The Endurance of a National Musical Tradition: A Brief Examination of Cuban Music

While I legitimately enjoyed all of our guest lectures at the Centro de Estudios Martianos during this trip, my favorite was, unsurprisingly, Rubén Moro’s guest lecture on different styles of Cuban music. My musical studies at UMass Lowell have emphasized the importance of text to Western musical practice, but not to so great an extent the importance of dance. Considering that we had a separate dance class, I was a bit surprised to see just how much Rubén incorporated dance into the music class. In hindsight, perhaps I should not have been surprised; Cuban music and dance cannot be divorced.

The popularity of a piece of culture does not necessarily predict its ability to endure, and it appears to me that multiple factors have coalesced to make Cuban musical traditions both popular and enduring.

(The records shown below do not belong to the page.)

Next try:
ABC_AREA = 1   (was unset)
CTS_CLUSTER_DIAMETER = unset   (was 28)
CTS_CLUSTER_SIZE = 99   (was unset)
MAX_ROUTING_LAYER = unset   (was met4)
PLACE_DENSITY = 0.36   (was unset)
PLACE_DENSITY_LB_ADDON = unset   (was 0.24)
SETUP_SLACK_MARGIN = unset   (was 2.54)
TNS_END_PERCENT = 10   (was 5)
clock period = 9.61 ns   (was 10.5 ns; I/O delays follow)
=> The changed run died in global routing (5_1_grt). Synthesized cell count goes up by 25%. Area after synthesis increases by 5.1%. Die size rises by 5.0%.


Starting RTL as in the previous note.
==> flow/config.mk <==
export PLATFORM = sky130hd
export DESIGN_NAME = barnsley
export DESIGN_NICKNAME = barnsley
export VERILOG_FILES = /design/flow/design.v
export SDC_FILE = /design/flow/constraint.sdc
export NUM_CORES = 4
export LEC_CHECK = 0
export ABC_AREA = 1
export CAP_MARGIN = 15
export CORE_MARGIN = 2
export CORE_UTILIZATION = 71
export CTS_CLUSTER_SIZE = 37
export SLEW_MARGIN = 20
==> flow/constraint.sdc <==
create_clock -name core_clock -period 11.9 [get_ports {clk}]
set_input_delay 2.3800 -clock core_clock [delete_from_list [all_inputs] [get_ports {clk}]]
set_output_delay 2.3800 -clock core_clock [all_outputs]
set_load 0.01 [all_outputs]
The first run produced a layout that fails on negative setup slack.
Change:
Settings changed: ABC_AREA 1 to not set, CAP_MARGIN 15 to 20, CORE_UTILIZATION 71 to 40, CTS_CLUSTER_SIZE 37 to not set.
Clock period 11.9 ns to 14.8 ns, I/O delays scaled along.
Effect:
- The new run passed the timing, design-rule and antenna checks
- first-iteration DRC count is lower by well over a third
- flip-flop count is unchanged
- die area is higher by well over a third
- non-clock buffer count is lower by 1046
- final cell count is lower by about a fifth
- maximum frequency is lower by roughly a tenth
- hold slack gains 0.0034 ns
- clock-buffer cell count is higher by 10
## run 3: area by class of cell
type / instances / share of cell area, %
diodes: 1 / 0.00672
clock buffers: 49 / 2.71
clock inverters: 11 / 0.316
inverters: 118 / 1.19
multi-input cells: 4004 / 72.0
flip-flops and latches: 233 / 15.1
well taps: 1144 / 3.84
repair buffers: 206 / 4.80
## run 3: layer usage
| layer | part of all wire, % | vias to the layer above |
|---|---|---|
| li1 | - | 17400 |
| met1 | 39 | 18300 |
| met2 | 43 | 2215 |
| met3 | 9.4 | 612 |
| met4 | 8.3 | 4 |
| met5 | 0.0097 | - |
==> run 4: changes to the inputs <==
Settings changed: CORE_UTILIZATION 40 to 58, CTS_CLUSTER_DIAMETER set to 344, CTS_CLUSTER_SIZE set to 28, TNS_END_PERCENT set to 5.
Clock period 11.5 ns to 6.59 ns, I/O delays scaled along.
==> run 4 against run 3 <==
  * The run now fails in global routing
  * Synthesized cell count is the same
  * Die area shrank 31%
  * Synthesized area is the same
== job 9055 ==
// as2650
module as2650(
	input clk,
	input rst,
	input [7:0] bus_in,
	output [7:0] bus_out,
	output le_lo,
	output le_hi,
	output OEb,
	output WEb,
	output bus_dir,
	output IOC,
	output IOD,
	input [6:0] irqs,
	output flag,
	input sense,
	output reg [7:0] ext_io_addr,
	output reg io_bus_cyc,
	output reg io_bus_we,
	output reg [7:0] io_bus_out,
	input [7:0] io_bus_in,
	output [7:0] debug_psl,
	output [7:0] debug_psu,
	output [32:0] la_data_out,
	input wb_hidden_rom_enable,
	output reg cpu_hidden_rom_enable,
	output WE_ram
);
Size: roughly 4700 cells after synthesis, about 480 flip-flops, about 110 I/O pins, ~35000 um2 of cells after synthesis.
Settings: LEC_CHECK=0, ABC_AREA=1, CAP_MARGIN=30, CELL_PAD_IN_SITES_DETAIL_PLACEMENT=1, CORE_ASPECT_RATIO=0.67, CORE_MARGIN=5, CORE_UTILIZATION=63, CTS_CLUSTER_SIZE=48, GPL_ROUTABILITY_DRIVEN=0, GPL_TIMING_DRIVEN=1, HOLD_SLACK_MARGIN=0.12, MAX_ROUTING_LAYER=met4, MIN_ROUTING_LAYER=met1, PLACE_DENSITY_LB_ADDON=0.27, SETUP_SLACK_MARGIN=1.66, SLEW_MARGIN=0; clock period 14.3 ns.
run.sh (not shown) runs the stock make flow with config.mk's settings and CLKGATE_MAP_FILE=.
Job 9055 got as far as clock tree synthesis (4_1_cts), where a tool error ended the run.
Inputs modified between job 9055 and job 3338:
Settings: clearing ABC_AREA, which used to be 1; clearing HOLD_SLACK_MARGIN, which used to be 0.12; clearing GPL_ROUTABILITY_DRIVEN, which used to be 0; swapping 0 for 20 in SLEW_MARGIN; clearing MAX_ROUTING_LAYER, which used to be met4; clearing CTS_CLUSTER_SIZE, which used to be 48; swapping 63 for 45 in CORE_UTILIZATION; clearing CORE_ASPECT_RATIO, which used to be 0.67; swapping 30 for 20 in CAP_MARGIN; clearing PLACE_DENSITY_LB_ADDON, which used to be 0.27; swapping 5 for 2 in CORE_MARGIN; clearing MIN_ROUTING_LAYER, which used to be met1; clearing CELL_PAD_IN_SITES_DETAIL_PLACEMENT, which used to be 1; swapping 1.66 for 1.39 in SETUP_SLACK_MARGIN; clearing GPL_TIMING_DRIVEN, which used to be 1; swapping 14.3 for 8.19 in the clock period (ns, I/O delays scaled along).
## What came out
- Job 3338 | status: complete | timing, DRC, antenna: pass
- Relative to job 9055, the post-placement worst setup slack of job 3338 is lower by 1430 ps.
- Going from job 9055 to job 3338, the fraction of synthesized cell area in xor and xnor cells was found to have gone up by 1.3 points.
- The run showing the smaller combined area of all synthesized cells is job 3338.
- Post-synthesis instance total shrinks by more than 10% when moving from job 9055 to job 3338.
- Chip area from the yosys synthesis statistics came out lower on job 3338 than on job 9055.
- Number of placement rows, job 9055 and job 3338, lower one = job 9055.
- Min area fraction in compound gates across job 9055 and job 3338: job 9055
- Die extent in y in job 3338 is 38% above job 9055.
#### Input delta (job 5689 over job 3338)
Settings: putting MIN_ROUTING_LAYER at met1 where nothing was set; putting MAX_ROUTING_LAYER at met4 where nothing was set; swapping 20 for 15 in SLEW_MARGIN; swapping 20 for 30 in CAP_MARGIN; putting CORE_ASPECT_RATIO at 1.12 where nothing was set; swapping 1.39 for 0.98 in SETUP_SLACK_MARGIN; swapping 45 for 70 in CORE_UTILIZATION; putting PLACE_DENSITY_LB_ADDON at 0.12 where nothing was set; putting GPL_TIMING_DRIVEN at 1 where nothing was set; putting CELL_PAD_IN_SITES_DETAIL_PLACEMENT at 1 where nothing was set; swapping 8.19 for 15.0 in the clock period (ns, I/O delays scaled along).
--- outcome ---
The routability congestion estimate from global placement in job 3338 is 0.808 times that in job 5689.
Per the comparison of job 5689 with job 3338, count of port buffers added during placement comparable; die footprint now sits lower; core outline area has decreased; width of the die saw a decrease; number of standard cells after synthesis now sits at about the same level.
Post-synthesis async set-or-reset flop share delta (job 3338 -> job 5689): insignificant
Re placement row count: job 5689 is 16% down on job 3338.
Diff job 3338..job 5689 | chip area in the Yosys report | unchanged
Job 5689 ends up with a floorplan utilization that is 26 points higher than in job 3338.
Re die outline height: job 3338 and job 5689 aren't equal, and the lower value belongs to job 5689.
No final results exist for job 5689, since it was stopped by error DPL-0033 during detailed placement (3_5_place_dp).
==> flow/design.v (excerpt) <==
module arkanoid_audio
(
	input                clk_48m,
	input                reset,       
	input          [9:0] sound_raw,   
	input                pause,
	input                vol_boost,
	output signed [15:0] sound
);
reg [8:0] div;
always @(posedge clk_48m) begin
	if(!reset)
		div <= 9'd0;
	else
		div <= div + 9'd1;
end
wire dcrm_cen = !div;
wire signed [15:0] sound_dcrm;
jt49_dcrm2 #(16) dcrm
(
	.clk(clk_48m),
	.cen(dcrm_cen),
	.rst(~reset),
	.din({5'd0, sound_raw}),
	.dout(sound_dcrm)
);
wire signed [15:0] sound_filtered;
arkanoid_lpf lpf
(
	.clk(clk_48m),
	.reset(~reset),
	.in(sound_dcrm),
	.out(sound_filtered)
);
assign sound = pause ? 16'd0 : vol_boost ? (sound_filtered <<< 16'd5) : (sound_filtered <<< 16'd4);
endmodule
Size: ~2800 cells after synthesis, about 100 flip-flops.
Settings: LEC_CHECK=0, ABC_AREA=1, CAP_MARGIN=20, CELL_PAD_IN_SITES_DETAIL_PLACEMENT=0, CORE_ASPECT_RATIO=0.89, CORE_MARGIN=2, CORE_UTILIZATION=72, CTS_CLUSTER_DIAMETER=27, CTS_CLUSTER_SIZE=73, GPL_ROUTABILITY_DRIVEN=0, HOLD_SLACK_MARGIN=-0.08, MAX_ROUTING_LAYER=met4, MIN_ROUTING_LAYER=met1, PLACE_DENSITY=0.66, SETUP_SLACK_MARGIN=2.18, SLEW_MARGIN=40; clock period 8.89 ns.
run.sh (not shown) runs the stock make flow with config.mk's settings and CLKGATE_MAP_FILE=.
The baseline finished with negative setup slack left.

The United States has seen many dance fads gain brief popularity only to be immediately forgotten. What sets Cuban song and dance apart is Cuba’s stronger sense of a national cultural identity. José Martí wrote of Cuba’s need to remain independent of any other country, and the persistence of this Martinian ideal has resulted in the embrace and preservation of those cultural elements considered uniquely Cuban. Another important point of contrast to consider is the diversity present within each style of Cuban dance, with composers exploring the possibilities of each dance’s respective rhythms across many songs; at least in recent decades, American dance crazes typically revolve around a single recording.

The Cuban musical tendency towards a strong national identity extends to instrumentation, and the music of Cuba thoroughly incorporates a number of instruments seldom found in the United States, such as the tres, one of which I was able to acquire during my trip and bring back to Lowell. In a manner suggestive of the close ties of Cuban music to dance, stringed instruments such as the tres and laúd tend to play syncopated arpeggiations rather than the strummed harmonies of a guitar. I haven’t had much time since returning to Massachusetts to immerse myself in the technique and literature of the tres, but I certainly hope to be able to incorporate it into my ensemble performances during my time at UMass Lowell.

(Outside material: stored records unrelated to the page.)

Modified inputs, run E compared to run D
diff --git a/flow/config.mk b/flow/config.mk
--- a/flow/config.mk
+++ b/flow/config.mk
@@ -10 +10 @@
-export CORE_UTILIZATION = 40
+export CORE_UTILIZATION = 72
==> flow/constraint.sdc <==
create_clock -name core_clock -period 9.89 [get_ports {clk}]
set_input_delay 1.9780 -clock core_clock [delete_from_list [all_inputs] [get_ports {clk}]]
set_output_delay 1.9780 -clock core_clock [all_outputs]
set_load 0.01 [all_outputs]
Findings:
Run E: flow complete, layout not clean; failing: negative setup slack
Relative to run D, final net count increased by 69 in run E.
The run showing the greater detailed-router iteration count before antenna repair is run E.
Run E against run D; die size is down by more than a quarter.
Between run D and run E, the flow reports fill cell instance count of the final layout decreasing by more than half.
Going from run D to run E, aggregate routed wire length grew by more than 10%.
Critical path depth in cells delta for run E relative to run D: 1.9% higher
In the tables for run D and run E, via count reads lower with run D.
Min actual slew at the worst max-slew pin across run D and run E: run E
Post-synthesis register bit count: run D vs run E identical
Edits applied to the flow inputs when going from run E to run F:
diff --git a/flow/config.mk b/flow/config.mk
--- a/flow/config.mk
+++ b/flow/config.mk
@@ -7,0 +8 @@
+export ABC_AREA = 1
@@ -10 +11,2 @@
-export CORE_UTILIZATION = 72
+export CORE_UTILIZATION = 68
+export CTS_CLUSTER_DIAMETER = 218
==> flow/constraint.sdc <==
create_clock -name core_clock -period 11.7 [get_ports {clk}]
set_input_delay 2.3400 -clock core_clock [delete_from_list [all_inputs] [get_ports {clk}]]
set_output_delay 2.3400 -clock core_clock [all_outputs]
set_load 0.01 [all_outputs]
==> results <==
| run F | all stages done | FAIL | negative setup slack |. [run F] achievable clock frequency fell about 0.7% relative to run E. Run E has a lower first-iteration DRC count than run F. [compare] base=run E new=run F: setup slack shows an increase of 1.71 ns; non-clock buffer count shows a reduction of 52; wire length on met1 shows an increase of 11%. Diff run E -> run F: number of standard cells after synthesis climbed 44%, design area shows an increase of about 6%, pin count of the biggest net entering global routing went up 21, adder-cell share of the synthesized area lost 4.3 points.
==> run E: inputs <==
// convolution_stage2
module convolution_stage2 (
          in1,
          in2,
          in3,
          in4,
          in5,
          in6,
          in7,
          in8,
          clk,
          rst,
          start,
          conv_out
  );
input [99:0] in1, in2, in3, in4, in5, in6, in7, in8;
input         clk, rst, start;
output reg [7:0] conv_out;
wire  [3:0]  in1_1, in1_2, in1_3, in1_4, in1_5, in1_6, in1_7, in1_8, in1_9, in1_10, in1_11, in1_12, in1_13;
wire [3:0]   in1_14, in1_15, in1_16, in1_17, in1_18, in1_19, in1_20, in1_21, in1_22, in1_23, in1_24, in1_25;
wire  [3:0]  in2_1, in2_2, in2_3, in2_4, in2_5, in2_6, in2_7, in2_8, in2_9, in2_10, in2_11, in2_12, in2_13;
wire [3:0]   in2_14, in2_15, in2_16, in2_17, in2_18, in2_19, in2_20, in2_21, in2_22, in2_23, in2_24, in2_25;
wire  [3:0]  in3_1, in3_2, in3_3, in3_4, in3_5, in3_6, in3_7, in3_8, in3_9, in3_10, in3_11, in3_12, in3_13;
wire [3:0]   in3_14, in3_15, in3_16, in3_17, in3_18, in3_19, in3_20, in3_21, in3_22, in3_23, in3_24, in3_25;
wire  [3:0]  in4_1, in4_2, in4_3, in4_4, in4_5, in4_6, in4_7, in4_8, in4_9, in4_10, in4_11, in4_12, in4_13;
wire [3:0]   in4_14, in4_15, in4_16, in4_17, in4_18, in4_19, in4_20, in4_21, in4_22, in4_23, in4_24, in4_25;
wire  [3:0]  in5_1, in5_2, in5_3, in5_4, in5_5, in5_6, in5_7, in5_8, in5_9, in5_10, in5_11, in5_12, in5_13;
wire [3:0]   in5_14, in5_15, in5_16, in5_17, in5_18, in5_19, in5_20, in5_21, in5_22, in5_23, in5_24, in5_25;
wire  [3:0]  in6_1, in6_2, in6_3, in6_4, in6_5, in6_6, in6_7, in6_8, in6_9, in6_10, in6_11, in6_12, in6_13;
  ...
clock: 23.1 ns
lec_check: 0
cap_margin: 40
cell_pad_in_sites_detail_placement: 2
core_margin: 6
core_utilization: 56
gpl_routability_driven: 0
gpl_timing_driven: 1
max_routing_layer: met4
min_routing_layer: met2
place_density_lb_addon: 0.09
setup_slack_margin: 0.86
slew_margin: 5
run.sh (not shown) runs the stock make flow with config.mk's settings and CLKGATE_MAP_FILE=.
==> run F (differences from run E) <==
Settings changed: ABC_AREA set to 1, CAP_MARGIN 40 to 20, CELL_PAD_IN_SITES_DETAIL_PLACEMENT 2 to not set, CELL_PAD_IN_SITES_GLOBAL_PLACEMENT set to 3, CORE_ASPECT_RATIO set to 1.43, CORE_MARGIN 6 to 2, CORE_UTILIZATION 56 to 60, PLACE_DENSITY set to 0.49, PLACE_DENSITY_LB_ADDON 0.09 to not set, SETUP_SLACK_MARGIN 0.86 to -0.19, SLEW_MARGIN 5 to 25, TNS_END_PERCENT set to 95.
==> flow/constraint.sdc (replaced) <==
create_clock -name core_clock -period 14.5 [get_ports {clk}]
set_input_delay 2.9000 -clock core_clock [delete_from_list [all_inputs] [get_ports {clk}]]
set_output_delay 2.9000 -clock core_clock [all_outputs]
set_load 0.01 [all_outputs]
==> run P (differences from run E) <==
Settings changed: CAP_MARGIN 40 to 20, CELL_PAD_IN_SITES_DETAIL_PLACEMENT 2 to not set, CORE_MARGIN 6 to 2, CORE_UTILIZATION 56 to 58, GPL_ROUTABILITY_DRIVEN 0 to not set, GPL_TIMING_DRIVEN 1 to not set, MAX_ROUTING_LAYER met4 to not set, MIN_ROUTING_LAYER met2 to not set, PLACE_DENSITY_LB_ADDON 0.09 to not set, SETUP_SLACK_MARGIN 0.86 to 2.6, SLEW_MARGIN 5 to 20.
==> flow/constraint.sdc (replaced) <==
create_clock -name core_clock -period 10.2 [get_ports {clk}]
set_input_delay 2.0400 -clock core_clock [delete_from_list [all_inputs] [get_ports {clk}]]
set_output_delay 2.0400 -clock core_clock [all_outputs]
set_load 0.01 [all_outputs]
==> Slide: Implementation Results <==
Run Summary

Synth
  – Synthesis area per yosys: 62800 sq um
  – Mapped Cells: 7243
  – Synth unique cells: 32
  – Adder Area Share: 56.8%
  – Synth Area in Simple Gates: around a fifth
  – Post-synth top area share: 31.6%
  – XORs/XNORs by Area: 8.14%

Die
  – Row count: roughly 120
  – CORE AREA: 111000 sq um
  – Top Ports: 811
  – Initial Util: 56.6%
  – Die width: between 300 and 400 um

Run status
  – Tool error: Error: detail_place.tcl, 38 bad optional access
  – Status: did not finish
  – Last stage: detailed placement
The numbers above come from run E.
==> run K <==
Design lascon_top, start of the top module:
module lascon_top #(
    parameter int LASCON_VARIANT = 0
)(
    input  logic                                clk,
    input  logic                                rst,
    input  logic [2:0]                          mode_i,      
    input  logic [31:0]                         xof_len_i,   
    input  logic                                start_i,     
    input  logic                                abort_i,     
    output logic                                busy_o,      
    output logic                                done_o,      
    output logic                                tag_fail_o,  
    input  logic [63:0]                         s_axis_tdata,   
    input  logic [7:0]                          s_axis_tkeep,   
    input  logic [3:0]                          s_axis_tuser,   
    input  logic                                s_axis_tlast,   
    input  logic                                s_axis_tvalid,  
    output logic                                s_axis_tready,  
    output logic [63:0]                         m_axis_tdata,   
    output logic [7:0]                          m_axis_tkeep,   
    output logic [3:0]                          m_axis_tuser,   
    output logic                                m_axis_tlast,   
    output logic                                m_axis_tvalid,  
    input  logic                                m_axis_tready   
);
make LEC_CHECK=0 CAP_MARGIN=15 CELL_PAD_IN_SITES_DETAIL_PLACEMENT=2 CELL_PAD_IN_SITES_GLOBAL_PLACEMENT=3 CORE_ASPECT_RATIO=0.68 CORE_MARGIN=10 CORE_UTILIZATION=26 CTS_CLUSTER_DIAMETER=332 CTS_CLUSTER_SIZE=36 GPL_TIMING_DRIVEN=1 MAX_ROUTING_LAYER=met4 MIN_ROUTING_LAYER=met2 SETUP_SLACK_MARGIN=-0.44 SLEW_MARGIN=0 finish   # period 7.0 ns
run.sh (not shown) runs the stock make flow with config.mk's settings and CLKGATE_MAP_FILE=.
==> run P: changes against run K <==
- CAP_MARGIN: 15 -> 20
- CELL_PAD_IN_SITES_DETAIL_PLACEMENT: 2 -> default
- CELL_PAD_IN_SITES_GLOBAL_PLACEMENT: 3 -> default
- CORE_ASPECT_RATIO: 0.68 -> default
- CORE_MARGIN: 10 -> 2
- CORE_UTILIZATION: 26 -> 59
- CTS_CLUSTER_DIAMETER: 332 -> default
- CTS_CLUSTER_SIZE: 36 -> default
- GPL_TIMING_DRIVEN: 1 -> default
- MAX_ROUTING_LAYER: met4 -> default
- MIN_ROUTING_LAYER: met2 -> default
- SETUP_SLACK_MARGIN: -0.44 -> 1.34
- SLEW_MARGIN: 0 -> 20
==> flow/constraint.sdc (replaced) <==
create_clock -name core_clock -period 5.15 [get_ports {clk}]
set_input_delay 1.0300 -clock core_clock [delete_from_list [all_inputs] [get_ports {clk}]]
set_output_delay 1.0300 -clock core_clock [all_outputs]
set_load 0.01 [all_outputs]
==> qor summary <==
metric	run P	run K
Number of rows in the core area	105	131
Number of warnings reported in the yosys synthesis log	8	8
Post-synthesis instance total	5838	5838
Placed standard-cell area	59700 µm²	60500 µm²
Vertical extent of the die	293 µm	379 µm
Initial core utilization	0.598	0.262
Setup Slack @ Placement	-937 ps	-518 ps
H-tree levels	3	1
Number of buffers inserted during clock tree synthesis	67	18
Core outline area	82400 µm²	188000 µm²
Number of nets produced by synthesis	6093	6093
Syn Area/Cell	8.43 µm²	8.43 µm²
CTS Buffer Depth	3	3
Number of placed cells counting well taps	7570	9023
Placer Congestion	1.26	1.17
DIE AREA	85800 µm²	208000 µm²
Number of buffers inserted by post-CTS setup repair	121	0
Width of the die	293 µm	548 µm
Number of instances resized during post-cts repair	531	1
Detailed-placement wirelength estimate	209000 µm	321000 µm
Outcome	did not finish	did not finish
Failing step	5_1_grt	5_1_grt
Cell area after technology mapping	49200 µm²	49200 µm²
Setup of zinc:
==> flow/design.v (excerpt) <==
module uSFFT #(
    parameter BITWIDTH = 8,
    parameter BINPUT = 2
) (
    input wire iClk,
    input wire iRstN,
    input wire loadW,
    input wire iClr,
    input wire iAReal0,
    input wire iAImg0,
    input wire iAReal1,
    input wire iAImg1,
    input wire iBReal0,
    input wire iBImg0,
    input wire iBReal1,
    input wire iBImg1,
    input wire [BITWIDTH-1:0] iwReal,
    input wire [BITWIDTH-1:0] iwImg,
    output wire oCReal0,
    output wire oCImg0,
    output wire oCReal1,
    output wire oCImg1,
    output wire oDReal0,
    output wire oDImg0,
    output wire oDReal1,
    output wire oDImg1
);
Size in the first run: about 4,100 cells after synthesis, ~34,000 um2 of cells after synthesis.
clock: 1.68 ns
lec_check: 0
abc_area: 1
cap_margin: 5
cell_pad_in_sites_detail_placement: 0
core_margin: 2
core_utilization: 72
cts_cluster_size: 44
gpl_routability_driven: 0
hold_slack_margin: 0.29
setup_slack_margin: -0.16
slew_margin: 20
tns_end_percent: 90
run.sh (not shown) runs the stock make flow with config.mk's settings and CLKGATE_MAP_FILE=.
From the logs: zinc reached the end of the flow and failed the layout checks with negative setup slack.
// ALUUnit
module ALUUnit(clock, ALUOp, funct, a, b, result, zero, carryOut);
	input clock;
	input [1:0] ALUOp;
	input [5:0] funct;
	input [31:0] a, b;
	output reg [31:0] result;
	output reg zero, carryOut;
	reg [1:0] aluOpQ;
	reg [5:0] functQ;
	reg [31:0] aQ, bQ;
	wire [2:0] operation;
	wire [31:0] aluResult;
	wire aluZero, aluCarry;
	ALUControl ctl(operation, aluOpQ, functQ);
	ALU32Bit alu(aluZero, aluCarry, aluResult, aQ, bQ, operation);
	always @(posedge clock)
	begin
		aluOpQ <= ALUOp;
		functQ <= funct;
		aQ <= a;
		bQ <= b;
		result <= aluResult;
		zero <= aluZero;
		if (operation == 3'd2 || operation == 3'd6)
			carryOut <= aluCarry;
	end
endmodule
Settings: LEC_CHECK=0, CAP_MARGIN=20, CORE_MARGIN=2, CORE_UTILIZATION=72, CTS_CLUSTER_SIZE=14, HOLD_SLACK_MARGIN=0.29, MAX_ROUTING_LAYER=met4, SETUP_SLACK_MARGIN=0.32, SLEW_MARGIN=20; clock period 2.73 ns.
run.sh (not shown) runs the stock make flow with config.mk's settings and CLKGATE_MAP_FILE=.
The starting point aborted during detailed placement with DPL-0038.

Here I am experimenting on the tres that I was fortunate enough to bring back to the U.S.

I appreciate the relative complexity of some of the rhythms that Rubén showed us, such as the punto clave, which alternates between compound and simple meter, and the cinquillo cubano of the danzón. Undoubtedly these rhythms derive from the dizzying polyrhythms of traditional West African music, such as Ghanaian agbekor. The origins of the Cuban rhythms are even referenced in the language used to describe the music: música afrocubana. Perhaps that is just an extension of the Latin American tendency to make liberal mention of race, but a part of me wishes that the United States honored the African origins of much of its music in a similar manner. Despite the prevalence of certain chord progressions in Cuban traditional music, such as I-IV-V-IV or its minor variant, it was refreshing to hear music not based on the i-VI-III-VII progression, which was used in almost every single reggaetón track that I heard in Cuba. You may recognize it as the chord progression from Luis Fonsi’s “Despacito” and a number of other reggaetón songs. (Linked recordings are of me playing the tres I bought.)

Rhythmic notation of the punto clave.

Rhythmic notation of the cinquillo cubano.

Being a jazz musician, I’ve pondered why America’s classical music doesn’t have the same sort of mainstream appeal anymore as traditional Cuban music, and I have arrived at a few conclusions. Swing music, intimately connected to swing dance, was the “pop music” of its day. Bop artists like Charlie Parker intellectualized the idiom of jazz, distancing it from its roots as dance music. Without any socio-political reason to hold onto swing, and with artists like Ornette Coleman and John Coltrane pushing the boundaries of jazz further and further, it was inevitable that jazz would lose popularity despite achieving higher and higher levels of artistic greatness. In other words, despite the great beauty of bebop and free jazz, the people who most fully understood and enjoyed them were always going to be other musicians. Cuban music never strayed from dance, and in never straying from dance it never strayed from its mainstream appeal.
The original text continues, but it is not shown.